First suppose that the store Completes-before the load. Then we're on this set of conditions, where E2 is the store and E1 is the load:
[quote edited to replace bullets with numbers]
If all of the following apply:
- There is a Memory Write effect E2 (possibly representing the writing of the initial value to the Location).
- E2 and E1 are to the Same Location.
- E2 Completes-before E1.
- It is not the case that E2 Completes-before a Memory Write effect E3 and E1 is the local read successor of E3.
- There is no Memory Write effect E4 to the Same Location in the Completes-before order between E2 and E1.
- There is no Memory Write effect E5 to the Same Location in the Completes-before order between E2 and a Memory Read effect E6 to the Same Location that appears in program-order before E1.
then it must be that E1 Reads-from-memory E2.
Condition 1 is satisfied. Condition 2 is satisfied because the load and store use the same physical address (again, regardless of whether they use the same mapping). Condition 3 is satisfied by assumption. Conditions 4, 5, and 6 are satisfied because we're assuming that there are no other writes to the same location. (Or if there were any earlier writes, we're assuming that they appear earlier in the Completes-before order than any of the current operations. Proving correctness in the presence of multiple writes is possible but more complicated.)
Alternately, suppose that the load Completes-before the store. Then we're on this set of conditions, again with E2 as the store and E1 as the load:
[quote edited to replace bullets with numbers]
If all of the following apply:
- There is a Memory Write effect E2.
- E1 is a Local read successor of E2.
- E1 Completes-before E2.
- There is no Memory Write effect E3 to the Same Location in the Completes-before order between E2 and an Explicit Memory Read effect E4 to the Same Location that appears in program-order before E1.
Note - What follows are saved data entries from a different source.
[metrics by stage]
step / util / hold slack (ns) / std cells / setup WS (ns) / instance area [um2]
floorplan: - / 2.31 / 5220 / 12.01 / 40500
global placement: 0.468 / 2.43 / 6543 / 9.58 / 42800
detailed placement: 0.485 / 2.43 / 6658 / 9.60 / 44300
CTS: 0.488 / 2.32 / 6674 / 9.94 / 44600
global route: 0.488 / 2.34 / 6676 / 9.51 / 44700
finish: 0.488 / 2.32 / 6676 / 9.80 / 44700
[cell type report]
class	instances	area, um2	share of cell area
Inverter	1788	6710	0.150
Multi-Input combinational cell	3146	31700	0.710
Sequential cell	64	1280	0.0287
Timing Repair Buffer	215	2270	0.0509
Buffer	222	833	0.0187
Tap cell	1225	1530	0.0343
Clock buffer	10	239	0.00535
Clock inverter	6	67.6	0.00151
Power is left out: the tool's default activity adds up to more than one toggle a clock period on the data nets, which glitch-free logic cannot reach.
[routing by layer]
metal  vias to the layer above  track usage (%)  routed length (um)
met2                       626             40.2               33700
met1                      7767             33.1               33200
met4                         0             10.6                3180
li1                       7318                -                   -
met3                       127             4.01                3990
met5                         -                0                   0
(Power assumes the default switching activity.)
[src/mctc_pkg.sv]
// ----------------------------------------------------------------------------
// mctc_pkg
// Shared types, codes and constants of the MIME content-transfer classifier.
// ----------------------------------------------------------------------------
package mctc_pkg;

    localparam int unsigned LINE_COUNT_BITS_DEF = 10;
    localparam int unsigned LIMIT_W             = 10;
    localparam int unsigned ADDR_W              = 5;
    localparam int unsigned DATA_W              = 32;

    // register indexes
    localparam logic [2:0] REG_CONTENT_KIND   = 3'd0;
    localparam logic [2:0] REG_ALLOW_CTRL     = 3'd1;
    localparam logic [2:0] REG_TARGET_ENC     = 3'd2;
    localparam logic [2:0] REG_LINE_LIMIT     = 3'd3;
    localparam logic [2:0] REG_CHARSET_GIVEN  = 3'd4;

    // content kinds
    localparam logic [1:0] KIND_NONE = 2'd0;
    localparam logic [1:0] KIND_TEXT = 2'd1;

    // transfer encodings
    localparam logic [1:0] ENC_7BIT   = 2'd0;
    localparam logic [1:0] ENC_8BIT   = 2'd1;
    localparam logic [1:0] ENC_QP     = 2'd2;
    localparam logic [1:0] ENC_BASE64 = 2'd3;

    // content-type actions
    localparam logic [1:0] TYPE_KEEP  = 2'd0;
    localparam logic [1:0] TYPE_OCTET = 2'd1;
    localparam logic [1:0] TYPE_PLAIN = 2'd2;

    // charset actions
    localparam logic [1:0] CS_KEEP    = 2'd0;
    localparam logic [1:0] CS_BINARY  = 2'd1;
    localparam logic [1:0] CS_ITERATE = 2'd2;
    localparam logic [1:0] CS_SEVEN   = 2'd3;

    // flag bit positions
    localparam int unsigned FL_HIGH   = 0;
    localparam int unsigned FL_LONG   = 1;
    localparam int unsigned FL_CTRL   = 2;
    localparam int unsigned FL_BIN    = 3;
    localparam int unsigned FL_NOTERM = 4;
    localparam int unsigned FL_FROM   = 5;

    // byte codes
    localparam logic [7:0] CH_NUL   = 8'h00;
    localparam logic [7:0] CH_BEL   = 8'h07;
    localparam logic [7:0] CH_TAB   = 8'h09;
    localparam logic [7:0] CH_LF    = 8'h0A;
    localparam logic [7:0] CH_CR    = 8'h0D;
    localparam logic [7:0] CH_ESC   = 8'h1B;
    localparam logic [7:0] CH_SPACE = 8'h20;
    localparam logic [7:0] CH_DEL   = 8'h7F;

    localparam logic [2:0] PREFIX_LEN = 3'd5;

    localparam logic [1:0] TARGET_RESET = ENC_8BIT;
    localparam logic [9:0] LIMIT_RESET  = 10'd998;

    typedef struct packed {
        logic [1:0]         content_kind;
        logic               allow_text_controls;
        logic [1:0]         target_encoding;
        logic [LIMIT_W-1:0] line_limit;
        logic               charset_given;
    } t_cfg;

    typedef struct packed {
        logic [5:0] flags;
        logic [7:0] prev_byte;
        logic       stopped;
        logic       any_seen;
        logic       long_now;
    } t_scan_status;

    // "From " pattern
    function automatic logic [7:0] from_char(input logic [2:0] idx);
        logic [7:0] ch;
        unique case (idx)
            3'd0:    ch = 8'h46;
            3'd1:    ch = 8'h72;
            3'd2:    ch = 8'h6F;
            3'd3:    ch = 8'h6D;
            3'd4:    ch = 8'h20;
            default: ch = 8'h00;
        endcase
        return ch;
    endfunction

endpackage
then it must be that E1 Reads-from-memory E2.
Condition 1 is satisfied. Condition 3 is satisfied by assumption. Condition 4 is satisfied because, again, we're assuming that any other writes must appear earlier in the Completes-before order. And condition 2 is satisfied by the definition of "Local read successor":
A Memory Read effect E2 of a Location is the Local read successor of a Memory Write effect E1 to the same Location if E1 appears in program order before E2 and there is no Memory Write effect E3 to the same Location appearing in program order between E1 and E2.
QED.
--
One thing about B2.3 is that it doesn't contain an explicit exception for mismatched memory attributes. I think that is a mistake. But on that subject, here is another quote to provide a third "proof" that ordering is guaranteed in your example. This "proof" is more informal and implicit than the others, but I thought it was still compelling enough to tack on. From B2.16, "Mismatched memory attributes":
When a memory Location is accessed with mismatched attributes, the only software visible effects are one or more of the following:
- Uniprocessor semantics for reads and writes to that memory Location might be lost. This means:
- A read of the memory Location by one agent might not return the value most recently written to that memory Location by the same agent.
- Multiple writes to the memory Location by one agent with different memory attributes might not be ordered in program order.
[...snip other effects...]
Accessing the same Location with mismatched attributes essentially requires multiple mappings. Therefore, this language strongly implies that in the general case where we have multiple mappings but not mismatched attributes, "uniprocessor semantics" are not "lost". And in particular, "a read of the memory Location by one agent" does need to "return the value most recently written to that memory Location by the same agent". (As long as there are no relevant writes by other agents, an assumption which is not stated explicitly.)